Algemeen is op te merken dat het College, vijf jaar na zijn bestaan, de pedagogische aanpak van haar eerste bestaansjaren voorbij is. De bedrijfsrevisoren hebben ruim de tijd gehad om kennis te maken met de aanpak van het College. Dit heeft zeker met ingang van het jaar 2020 geleid tot een strengere aanpak. Dit verklaart ook het hogere aantal terechtwijzingen (13 in 2020 en 39 in 2021), een stagnatie in de hersteltermijnen (194 in de beide jaren 2020 en 2021) en een forse toename in de bevelen door de strengere WG/FT-controles (51 in het jaar 2021 en geen in het jaar 2020) (toen eerder aanbevelingen voor deze tekortkomingen werden opgelegd). Deze trend is weerspiegeld in de afname van aanbevelingen van 210 in het jaar 2020 naar 122 in het jaar 2021.

8.3. Onderzoeksdossiers

De secretaris-generaal van het College opent een onderzoeksdossier wanneer hij ernstige aanwijzingen vaststelt van het bestaan van een praktijk die aanleiding kan geven tot het opleggen van een administratieve maatregel of een administratieve geldboete. Vervolgens stelt de secretaris-generaal onderzoeksdaden waarna hij verslag uitbrengt aan het comité van het College.
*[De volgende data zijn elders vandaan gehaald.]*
--- config.mk ---
export PLATFORM = sky130hd
export DESIGN_NAME = spa_rot_stage
export DESIGN_NICKNAME = d
export VERILOG_FILES = /design/src/rtl/spa_pkg.sv /design/src/rtl/spa_rot_stage.sv
export SDC_FILE = /design/constraint.sdc
export NUM_CORES = 1
export LEC_CHECK = 0
export BUFFER_PORTS_ARGS = -buffer_cell sky130_fd_sc_hd__buf_2
export CORE_ASPECT_RATIO = 0.8
export CORE_UTILIZATION = 61
export DETAILED_ROUTE_END_ITERATION = 12
export GPL_TIMING_DRIVEN = 0
export PLACE_DENSITY = 0.93
export SYNTH_ARGS = -nofsm -noshare
export SYNTH_HDL_FRONTEND = slang
export SYNTH_SLANG_ARGS = --single-unit
--- constraint.sdc ---
create_clock -name aclk -period 6.6 [get_ports aclk]
set_input_delay 0.33 -clock aclk [delete_from_list [all_inputs] [get_ports aclk]]
set_output_delay 0.33 -clock aclk [all_outputs]
set_load 0.03 [all_outputs]
--- src/rtl/spa_pkg.sv ---
package spa_pkg;

    typedef enum logic [2:0] {
        OP_ADD   = 3'd0,
        OP_SUB   = 3'd1,
        OP_SCALE = 3'd2,
        OP_DIV   = 3'd3,
        OP_NEG   = 3'd4,
        OP_EVAL  = 3'd5
    } op_t;

    typedef enum logic [1:0] {
        ST_OK       = 2'd0,
        ST_MISMATCH = 2'd1,
        ST_DIVZERO  = 2'd2,
        ST_SAT      = 2'd3
    } status_t;

    // Width of the CORDIC x and y datapath, signed.
    localparam int XW = 36;
    // Width of a gain-compensated amplitude.
    localparam int CW = 30;
    // Extra fraction bits carried through the CORDIC.
    localparam int GUARD = 6;
    // Divisor width of the amplitude divider.
    localparam int DIV_W = 24;

    localparam logic [29:0] INV_GAIN = 30'd652032874;
    localparam logic [63:0] RECIP_TWO_PI = 64'h28BE60DB9391054A;
    localparam logic [23:0] AMP_MAX = 24'hFFFFFF;
    localparam logic [31:0] HALF_TURN = 32'h80000000;
    localparam logic signed [31:0] QUARTER_TURN = 32'sh40000000;
    localparam logic signed [31:0] NEG_QUARTER_TURN = 32'shC0000000;

    // Side information that travels with every item down the pipeline.
    typedef struct packed {
        op_t                op;
        logic [23:0]        amp_a;
        logic [23:0]        freq_a;
        logic [15:0]        phase_a;
        logic               mismatch;
        logic               neg_factor;
        logic               amp_a_nz;
        logic               mag_zero;
        logic [23:0]        scale_amp;
        logic               scale_sat;
        logic signed [24:0] sample;
        logic               sample_sat;
        logic               sum_zero;
    } side_t;

    // Arctangent of 2^-i as a 32-bit binary angle.
    function automatic logic [31:0] atan_angle(input logic [4:0] idx);
        logic [31:0] a;
        case (idx)
            5'd0:  a = 32'h20000000;
            5'd1:  a = 32'h12E4051E;
            5'd2:  a = 32'h09FB385B;
            5'd3:  a = 32'h051111D4;
            5'd4:  a = 32'h028B0D43;
            5'd5:  a = 32'h0145D7E1;
            5'd6:  a = 32'h00A2F61E;
            5'd7:  a = 32'h00517C55;
            5'd8:  a = 32'h0028BE53;
            5'd9:  a = 32'h00145F2F;
            5'd10: a = 32'h000A2F98;
            5'd11: a = 32'h000517CC;
            5'd12: a = 32'h00028BE6;
            5'd13: a = 32'h000145F3;
            5'd14: a = 32'h0000A2FA;
            5'd15: a = 32'h0000517D;
            5'd16: a = 32'h000028BE;
            5'd17: a = 32'h0000145F;
            5'd18: a = 32'h00000A30;
            5'd19: a = 32'h00000518;
            5'd20: a = 32'h0000028C;
            5'd21: a = 32'h00000146;
            5'd22: a = 32'h000000A3;
            5'd23: a = 32'h00000051;
            5'd24: a = 32'h00000029;
            5'd25: a = 32'h00000014;
            5'd26: a = 32'h0000000A;
            5'd27: a = 32'h00000005;
            5'd28: a = 32'h00000003;
            5'd29: a = 32'h00000001;
            5'd30: a = 32'h00000001;
            default: a = 32'h00000000;
        endcase
        return a;
    endfunction

endpackage

--- src/rtl/spa_rot_stage.sv ---
// One rotation-mode CORDIC iteration, registered.
module spa_rot_stage
    import spa_pkg::*;
#(
    parameter int IDX = 0
) (
    input  logic                 aclk,
    input  logic                 en,
    input  logic signed [XW-1:0] x_in,
    input  logic signed [XW-1:0] y_in,
    input  logic [31:0]          z_in,
    output logic signed [XW-1:0] x_reg,
    output logic signed [XW-1:0] y_reg,
    output logic [31:0]          z_reg
);

    logic signed [XW-1:0] xs, ys, x_next, y_next;
    logic [31:0]          z_next;

    always_comb begin
        xs = x_in >>> IDX;
        ys = y_in >>> IDX;
        if (!z_in[31]) begin
            x_next = x_in - ys;
            y_next = y_in + xs;
            z_next = z_in - atan_angle(5'(IDX));
        end else begin
            x_next = x_in + ys;
            y_next = y_in - xs;
            z_next = z_in + atan_angle(5'(IDX));
        end
    end

    always_ff @(posedge aclk) begin
        if (en) begin
            x_reg <= x_next;
            y_reg <= y_next;
            z_reg <= z_next;
        end
    end

endmodule
File: config.mk
export PLATFORM = sky130hd
export DESIGN_NAME = spa_div_stage
export DESIGN_NICKNAME = d
export VERILOG_FILES = /design/src/rtl/spa_pkg.sv /design/src/rtl/spa_div_stage.sv
export SDC_FILE = /design/constraint.sdc
export NUM_CORES = 1
export LEC_CHECK = 0
export BUFFER_PORTS_ARGS = -buffer_cell sky130_fd_sc_hd__buf_2
export CAP_MARGIN = 20
export CORE_MARGIN = 8
export CORE_UTILIZATION = 56
export DETAILED_ROUTE_END_ITERATION = 10
export PLACE_DENSITY = 0.92
export SLEW_MARGIN = 20
export SYNTH_ARGS = -nofsm -noshare
export SYNTH_HDL_FRONTEND = slang
export SYNTH_SLANG_ARGS = --single-unit
export TNS_END_PERCENT = 30
File: constraint.sdc
create_clock -name aclk -period 20.8 [get_ports aclk]
set_input_delay 6.24 -clock aclk [delete_from_list [all_inputs] [get_ports aclk]]
set_output_delay 6.24 -clock aclk [all_outputs]
set_load 0.01 [all_outputs]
In 2021 opende de secretaris-generaal 23 dossiers waarbij er ernstige aanwijzingen waren van het bestaan van een praktijk die aanleiding kan geven tot het opleggen van een administratieve maatregel of een administratieve geldboete. Het jaar 2021 eindigde met een dertigtal onderzoeksdossiers. Deze bijzonder grote pipeline van dossiers is te verklaren door een groot aantal dossiers met een grote verscheidenheid aan tekortkomingen.

Het comité van het College is bevoegd om in opportuniteit te beslissen over het gevolg dat het geeft aan de definitieve onderzoeksverslagen van de secretaris-generaal. Het kan besluiten om de zaak door te verwijzen naar de sanctiecommissie, zelf passende maatregelen op te leggen of de zaak af te sluiten zonder gevolg.